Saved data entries
□ □ □

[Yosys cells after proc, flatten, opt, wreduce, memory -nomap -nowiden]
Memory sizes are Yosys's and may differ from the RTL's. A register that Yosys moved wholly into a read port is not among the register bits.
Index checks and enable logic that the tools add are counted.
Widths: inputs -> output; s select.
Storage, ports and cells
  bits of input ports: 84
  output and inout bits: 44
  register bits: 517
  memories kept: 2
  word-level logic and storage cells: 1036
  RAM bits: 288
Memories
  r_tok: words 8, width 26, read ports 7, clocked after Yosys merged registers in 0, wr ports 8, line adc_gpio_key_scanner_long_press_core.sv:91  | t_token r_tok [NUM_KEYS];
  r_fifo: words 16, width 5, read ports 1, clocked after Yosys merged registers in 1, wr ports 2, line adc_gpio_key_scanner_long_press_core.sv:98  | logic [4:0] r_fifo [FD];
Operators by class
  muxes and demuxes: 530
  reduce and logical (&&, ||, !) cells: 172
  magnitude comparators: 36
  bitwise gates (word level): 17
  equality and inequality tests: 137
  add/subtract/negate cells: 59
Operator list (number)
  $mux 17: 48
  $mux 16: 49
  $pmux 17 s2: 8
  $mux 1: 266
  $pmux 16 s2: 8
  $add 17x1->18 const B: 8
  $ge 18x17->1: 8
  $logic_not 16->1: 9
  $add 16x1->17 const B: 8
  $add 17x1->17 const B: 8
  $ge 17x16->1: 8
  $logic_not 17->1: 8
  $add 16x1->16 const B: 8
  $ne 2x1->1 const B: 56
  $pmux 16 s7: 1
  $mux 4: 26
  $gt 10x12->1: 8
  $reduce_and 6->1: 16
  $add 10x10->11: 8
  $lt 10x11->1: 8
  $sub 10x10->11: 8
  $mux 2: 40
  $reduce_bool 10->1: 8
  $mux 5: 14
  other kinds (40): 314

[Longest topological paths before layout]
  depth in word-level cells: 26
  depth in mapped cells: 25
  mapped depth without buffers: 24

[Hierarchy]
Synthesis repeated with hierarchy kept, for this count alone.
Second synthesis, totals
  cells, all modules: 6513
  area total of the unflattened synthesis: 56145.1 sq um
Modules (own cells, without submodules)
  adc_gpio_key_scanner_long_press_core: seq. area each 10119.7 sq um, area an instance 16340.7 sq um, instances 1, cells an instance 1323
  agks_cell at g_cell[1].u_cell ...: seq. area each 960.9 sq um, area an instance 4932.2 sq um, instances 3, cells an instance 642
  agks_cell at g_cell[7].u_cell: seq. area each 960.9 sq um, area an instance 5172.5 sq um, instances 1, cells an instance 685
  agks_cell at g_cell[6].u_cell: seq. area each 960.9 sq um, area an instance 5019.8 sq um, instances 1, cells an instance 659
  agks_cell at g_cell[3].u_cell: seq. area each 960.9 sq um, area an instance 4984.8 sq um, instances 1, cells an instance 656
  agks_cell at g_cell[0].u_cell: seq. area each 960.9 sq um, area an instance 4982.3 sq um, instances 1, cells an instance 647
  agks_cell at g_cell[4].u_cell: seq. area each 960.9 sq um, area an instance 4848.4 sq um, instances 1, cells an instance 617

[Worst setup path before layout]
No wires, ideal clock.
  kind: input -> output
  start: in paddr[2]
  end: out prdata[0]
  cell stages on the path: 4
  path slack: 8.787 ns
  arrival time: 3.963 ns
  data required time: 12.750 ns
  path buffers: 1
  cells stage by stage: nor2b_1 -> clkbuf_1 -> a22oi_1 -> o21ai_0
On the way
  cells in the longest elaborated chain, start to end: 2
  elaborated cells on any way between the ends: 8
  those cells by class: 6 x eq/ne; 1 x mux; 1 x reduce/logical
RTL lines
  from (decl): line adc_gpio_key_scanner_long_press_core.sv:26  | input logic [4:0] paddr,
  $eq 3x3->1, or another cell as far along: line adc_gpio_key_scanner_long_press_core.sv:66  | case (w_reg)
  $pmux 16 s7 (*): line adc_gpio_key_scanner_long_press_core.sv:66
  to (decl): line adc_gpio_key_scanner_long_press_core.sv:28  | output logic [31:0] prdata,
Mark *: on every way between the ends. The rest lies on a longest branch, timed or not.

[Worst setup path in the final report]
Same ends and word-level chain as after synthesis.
## src/sv/utfseg_pkg.sv

```systemverilog
`default_nettype none
// ----------------------------------------------------------------------------
// utfseg_pkg
// Shared types and fixed widths for the UTF-8 codepoint segmenter.
// ----------------------------------------------------------------------------
package utfseg_pkg;

  localparam int BYTE_W  = 8;
  localparam int LEN_W   = 3;
  localparam int COUNT_W = 17;
  localparam int BEATS_W = 3;
  localparam int START_W = 16;

  // One input beat: a raw byte and the end-of-buffer flag.
  typedef struct packed {
    logic [BYTE_W-1:0] data;
    logic              last;
  } item_t;

  // One group of result beats caused by a single input byte.
  typedef struct packed {
    logic [LEN_W-1:0]   len;
    logic [BEATS_W-1:0] beats;
    logic [COUNT_W-1:0] count;
    logic               last;
  } bundle_t;

endpackage : utfseg_pkg
`default_nettype wire

```

## src/sv/utfseg_skid.sv

```systemverilog
`default_nettype none
// ----------------------------------------------------------------------------
// utfseg_skid
// Input skid register, so that the input stall comes straight from a flop.
// ----------------------------------------------------------------------------
module utfseg_skid
  import utfseg_pkg::*;
(
  input  logic  clk,
  input  logic  rst_n,
  input  logic  in_valid,
  input  item_t in_item,
  input  logic  consume,
  output logic  in_stall,
  output logic  head_valid,
  output item_t head
);

  logic  skid_v_r;
  logic  skid_v_nxt;
  item_t skid_r;

  assign in_stall   = skid_v_r;
  assign head_valid = skid_v_r | in_valid;
  assign head       = skid_v_r ? skid_r : in_item;

  // A beat that arrives while the tracker cannot take it is parked here.
  always_comb begin
    if (skid_v_r) begin
      skid_v_nxt = ~consume;
    end else begin
      skid_v_nxt = in_valid & ~consume;
    end
  end

  always_ff @(posedge clk) begin
    if (!rst_n) begin
      skid_v_r <= 1'b0;
    end else begin
      skid_v_r <= skid_v_nxt;
    end
  end

  always_ff @(posedge clk) begin
    if (!skid_v_r) begin
      skid_r <= in_item;
    end
  end

endmodule : utfseg_skid
`default_nettype wire

```

## src/sv/utfseg_track.sv

```systemverilog
`default_nettype none
// ----------------------------------------------------------------------------
// utfseg_track
// Sequence tracker: holds the pending sequence and buffer position, and turns
// each byte into a run of result beats for the emitter.
// ----------------------------------------------------------------------------
module utfseg_track
  import utfseg_pkg::*;
#(
  parameter int MAX_BUFFER_BYTES = 65536,
  localparam int POS_W = $clog2(MAX_BUFFER_BYTES)
) (
  input  logic             clk,
  input  logic             rst_n,
  input  logic             head_valid,
  input  item_t            head,
  input  logic             can_load,
  output logic             consume,
  output logic             load,
  output bundle_t          bundle,
  output logic [POS_W-1:0] bundle_start
);

  localparam int COUNT_CAP = (MAX_BUFFER_BYTES > 131071) ? 131071 : MAX_BUFFER_BYTES;
  localparam logic [COUNT_W:0] CAP_X = (COUNT_W+1)'(COUNT_CAP);
  localparam logic [POS_W:0]   WRAP  = (POS_W+1)'(MAX_BUFFER_BYTES);

  logic [LEN_W-1:0]   exp_r,    exp_nxt;
  logic [1:0]         held_r,   held_nxt;
  logic [POS_W-1:0]   pstart_r, pstart_nxt;
  logic [POS_W-1:0]   pos_r,    pos_nxt;
  logic [COUNT_W-1:0] total_r,  total_nxt;

  logic [LEN_W-1:0]   lead_len;
  logic               is_cont;
  logic               pend;
  logic [LEN_W-1:0]   held_inc;
  logic [LEN_W-1:0]   held_ext;
  logic [BEATS_W-1:0] n_beats;
  logic               full;
  logic [POS_W-1:0]   base;
  logic [COUNT_W:0]   sum_n;
  logic [COUNT_W:0]   sum_1;
  logic [POS_W:0]     pos_inc;

  always_comb begin
    if (head.data[7:5] == 3'b110) begin
      lead_len = 3'd2;
    end else if (head.data[7:4] == 4'b1110) begin
      lead_len = 3'd3;
    end else if (head.data[7:3] == 5'b11110) begin
      lead_len = 3'd4;
    end else begin
      lead_len = 3'd0;
    end
  end

  assign is_cont  = (head.data[7:6] == 2'b10);
  assign pend     = (exp_r != 3'd0);
  assign held_ext = {1'b0, held_r};
  assign held_inc = held_ext + 3'd1;

  // Flushed bytes always sit at consecutive offsets ending at or just before
  // the current byte, so every run of 1-byte results is a base plus a count.
  always_comb begin
    exp_nxt    = exp_r;
    held_nxt   = held_r;
    pstart_nxt = pstart_r;
    n_beats    = 3'd0;
    full       = 1'b0;
    base       = pos_r;
    if (pend && is_cont) begin
      base = pstart_r;
      if (held_inc >= exp_r) begin
        exp_nxt  = 3'd0;
        held_nxt = 2'd0;
        n_beats  = 3'd1;
        full     = 1'b1;
      end else if (head.last) begin
        exp_nxt  = 3'd0;
        held_nxt = 2'd0;
        n_beats  = held_inc;
      end else begin
        held_nxt = held_inc[1:0];
      end
    end else begin
      if (pend) begin
        base = pstart_r;
      end
      if ((lead_len != 3'd0) && !head.last) begin
        exp_nxt    = lead_len;
        held_nxt   = 2'd1;
        pstart_nxt = pos_r;
        n_beats    = pend ? held_ext : 3'd0;
      end else begin
        exp_nxt  = 3'd0;
        held_nxt = 2'd0;
        n_beats  = (pend ? held_ext : 3'd0) + 3'd1;
      end
    end
  end

  assign consume = head_valid & ((n_beats == 3'd0) | can_load);
  assign load    = consume & (n_beats != 3'd0);

  assign sum_n = {1'b0, total_r} + (COUNT_W+1)'(n_beats);
  assign sum_1 = {1'b0, total_r} + (COUNT_W+1)'(1);

  always_comb begin
    if (head.last) begin
      total_nxt = '0;
    end else if (sum_n > CAP_X) begin
      total_nxt = CAP_X[COUNT_W-1:0];
    end else begin
      total_nxt = sum_n[COUNT_W-1:0];
    end
  end

  assign pos_inc = {1'b0, pos_r} + (POS_W+1)'(1);

  always_comb begin
    if (head.last || (pos_inc >= WRAP)) begin
      pos_nxt = '0;
    end else begin
      pos_nxt = pos_inc[POS_W-1:0];
    end
  end

  assign bundle.len   = full ? exp_r : 3'd1;
  assign bundle.beats = n_beats;
  assign bundle.count = (sum_1 > CAP_X) ? CAP_X[COUNT_W-1:0] : sum_1[COUNT_W-1:0];
  assign bundle.last  = head.last;
  assign bundle_start = base;

  always_ff @(posedge clk) begin
    if (!rst_n) begin
      exp_r    <= '0;
      held_r   <= '0;
      pstart_r <= '0;
      pos_r    <= '0;
      total_r  <= '0;
    end else if (consume) begin
      exp_r    <= exp_nxt;
      held_r   <= held_nxt;
      pstart_r <= pstart_nxt;
      pos_r    <= pos_nxt;
      total_r  <= total_nxt;
    end
  end

endmodule : utfseg_track
`default_nettype wire

```

## src/sv/utfseg_emit.sv

```systemverilog
`default_nettype none
// ----------------------------------------------------------------------------
// utfseg_emit
// Result register: holds one run of result beats and steps through it, one
// beat per cycle unless stalled, advancing the offset and the running count.
// ----------------------------------------------------------------------------
module utfseg_emit
  import utfseg_pkg::*;
#(
  parameter int MAX_BUFFER_BYTES = 65536,
  localparam int POS_W = $clog2(MAX_BUFFER_BYTES)
) (
  input  logic               clk,
  input  logic               rst_n,
  input  logic               load,
  input  bundle_t            bundle,
  input  logic [POS_W-1:0]   bundle_start,
  output logic               can_load,
  output logic               out_valid,
  input  logic               out_stall,
  output logic [START_W-1:0] out_seg_start,
  output logic [LEN_W-1:0]   out_seg_len,
  output logic [COUNT_W-1:0] out_codepoint_count,
  output logic               out_run_last,
  output logic               out_buffer_done
);

  localparam int COUNT_CAP = (MAX_BUFFER_BYTES > 131071) ? 131071 : MAX_BUFFER_BYTES;
  localparam logic [COUNT_W:0] CAP_X = (COUNT_W+1)'(COUNT_CAP);
  localparam logic [POS_W:0]   WRAP  = (POS_W+1)'(MAX_BUFFER_BYTES);
  localparam int EXT_W = (POS_W > START_W) ? POS_W : START_W;

  logic               bv_r;
  logic [POS_W-1:0]   start_r;
  logic [LEN_W-1:0]   len_r;
  logic [BEATS_W-1:0] beats_r;
  logic [COUNT_W-1:0] count_r;
  logic               last_r;

  logic               adv;
  logic               fin;
  logic [POS_W:0]     start_inc;
  logic [POS_W-1:0]   start_nxt;
  logic [COUNT_W:0]   count_inc;
  logic [COUNT_W-1:0] count_nxt;
  logic [EXT_W-1:0]   start_ext;

  assign adv      = bv_r & ~out_stall;
  assign fin      = adv & (beats_r == 3'd1);
  assign can_load = ~bv_r | fin;

  assign start_inc = {1'b0, start_r} + (POS_W+1)'(1);
  assign start_nxt = (start_inc >= WRAP) ? '0 : start_inc[POS_W-1:0];
  assign count_inc = {1'b0, count_r} + (COUNT_W+1)'(1);
  assign count_nxt = (count_inc > CAP_X) ? CAP_X[COUNT_W-1:0] : count_inc[COUNT_W-1:0];

  always_ff @(posedge clk) begin
    if (!rst_n) begin
      bv_r <= 1'b0;
    end else if (load) begin
      bv_r <= 1'b1;
    end else if (fin) begin
      bv_r <= 1'b0;
    end
  end

  always_ff @(posedge clk) begin
    if (load) begin
      start_r <= bundle_start;
      len_r   <= bundle.len;
      beats_r <= bundle.beats;
      count_r <= bundle.count;
      last_r  <= bundle.last;
    end else if (adv) begin
      start_r <= start_nxt;
      beats_r <= beats_r - 3'd1;
      count_r <= count_nxt;
    end
  end

  assign start_ext           = EXT_W'(start_r);
  assign out_valid           = bv_r;
  assign out_seg_start       = start_ext[START_W-1:0];
  assign out_seg_len         = len_r;
  assign out_codepoint_count = count_r;
  assign out_run_last        = (beats_r == 3'd1);
  assign out_buffer_done     = last_r & (beats_r == 3'd1);

endmodule : utfseg_emit
`default_nettype wire

```

## src/sv/utf8_codepoint_segmenter.sv

```systemverilog
`default_nettype none
// The first result of a byte is registered, loaded when the tracker takes it.
// Throughput: one byte per cycle while each byte gives at most one result and
// the output is not stalled; a byte that flushes a broken sequence gives k
// results, which the single result register steps through one at a time.
// Reset: synchronous, active low; the control state clears, no sweep.
// ----------------------------------------------------------------------------
// utf8_codepoint_segmenter
// Splits a byte stream into UTF-8 codepoint segments with offsets and counts.
// ----------------------------------------------------------------------------
module utf8_codepoint_segmenter
  import utfseg_pkg::*;
#(
  parameter int MAX_BUFFER_BYTES = 65536
) (
  input  logic               clk,
  input  logic               rst_n,
  input  logic               in_valid,
  output logic               in_stall,
  input  logic [BYTE_W-1:0]  in_data_byte,
  input  logic               in_end_of_buffer,
  output logic               out_valid,
  input  logic               out_stall,
  output logic [START_W-1:0] out_seg_start,
  output logic [LEN_W-1:0]   out_seg_len,
  output logic [COUNT_W-1:0] out_codepoint_count,
  output logic               out_run_last,
  output logic               out_buffer_done
);

  localparam int POS_W = $clog2(MAX_BUFFER_BYTES);

  // The input beat, as seen by the tracker: either straight from the port or
  // from the skid register when the previous beat could not be taken.
  item_t            in_item;
  item_t            head;
  logic             head_valid;

  // The tracker takes a byte when the result register is free or is handing
  // over its final beat in this cycle; a byte with no results always goes.
  logic             consume;
  logic             load;
  logic             can_load;
  bundle_t          bundle;
  logic [POS_W-1:0] bundle_start;

  assign in_item.data = in_data_byte;
  assign in_item.last = in_end_of_buffer;

  utfseg_skid u_skid (
    .clk        (clk),
    .rst_n      (rst_n),
    .in_valid   (in_valid),
    .in_item    (in_item),
    .consume    (consume),
    .in_stall   (in_stall),
    .head_valid (head_valid),
    .head       (head)
  );

  // The tracker holds the pending sequence, the byte offset and the count,
  // and decides in one pass how many results the byte causes. All of them are
  // either one full codepoint or a run of 1-byte segments at consecutive
  // offsets, so a start, a length and a beat count describe the whole run.
  utfseg_track #(
    .MAX_BUFFER_BYTES (MAX_BUFFER_BYTES)
  ) u_track (
    .clk          (clk),
    .rst_n        (rst_n),
    .head_valid   (head_valid),
    .head         (head),
    .can_load     (can_load),
    .consume      (consume),
    .load         (load),
    .bundle       (bundle),
    .bundle_start (bundle_start)
  );

  // The emitter is the result register. It walks through the run one beat at
  // a time, stepping the offset with wrap and the count with saturation.
  utfseg_emit #(
    .MAX_BUFFER_BYTES (MAX_BUFFER_BYTES)
  ) u_emit (
    .clk                 (clk),
    .rst_n               (rst_n),
    .load                (load),
    .bundle              (bundle),
    .bundle_start        (bundle_start),
    .can_load            (can_load),
    .out_valid           (out_valid),
    .out_stall           (out_stall),
    .out_seg_start       (out_seg_start),
    .out_seg_len         (out_seg_len),
    .out_codepoint_count (out_codepoint_count),
    .out_run_last        (out_run_last),
    .out_buffer_done     (out_buffer_done)
  );

endmodule : utf8_codepoint_segmenter
`default_nettype wire

```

□ □ □

Using only the entries above, output the line with "16x1->16 const B: 8", the line with "cells, all modules: 6513", and all lines between them, exactly as they stand.

  $add 16x1->16 const B: 8
  $ne 2x1->1 const B: 56
  $pmux 16 s7: 1
  $mux 4: 26
  $gt 10x12->1: 8
  $reduce_and 6->1: 16
  $add 10x10->11: 8
  $lt 10x11->1: 8
  $sub 10x10->11: 8
  $mux 2: 40
  $reduce_bool 10->1: 8
  $mux 5: 14
  other kinds (40): 314

[Longest topological paths before layout]
  depth in word-level cells: 26
  depth in mapped cells: 25
  mapped depth without buffers: 24

[Hierarchy]
Synthesis repeated with hierarchy kept, for this count alone.
Second synthesis, totals
  cells, all modules: 6513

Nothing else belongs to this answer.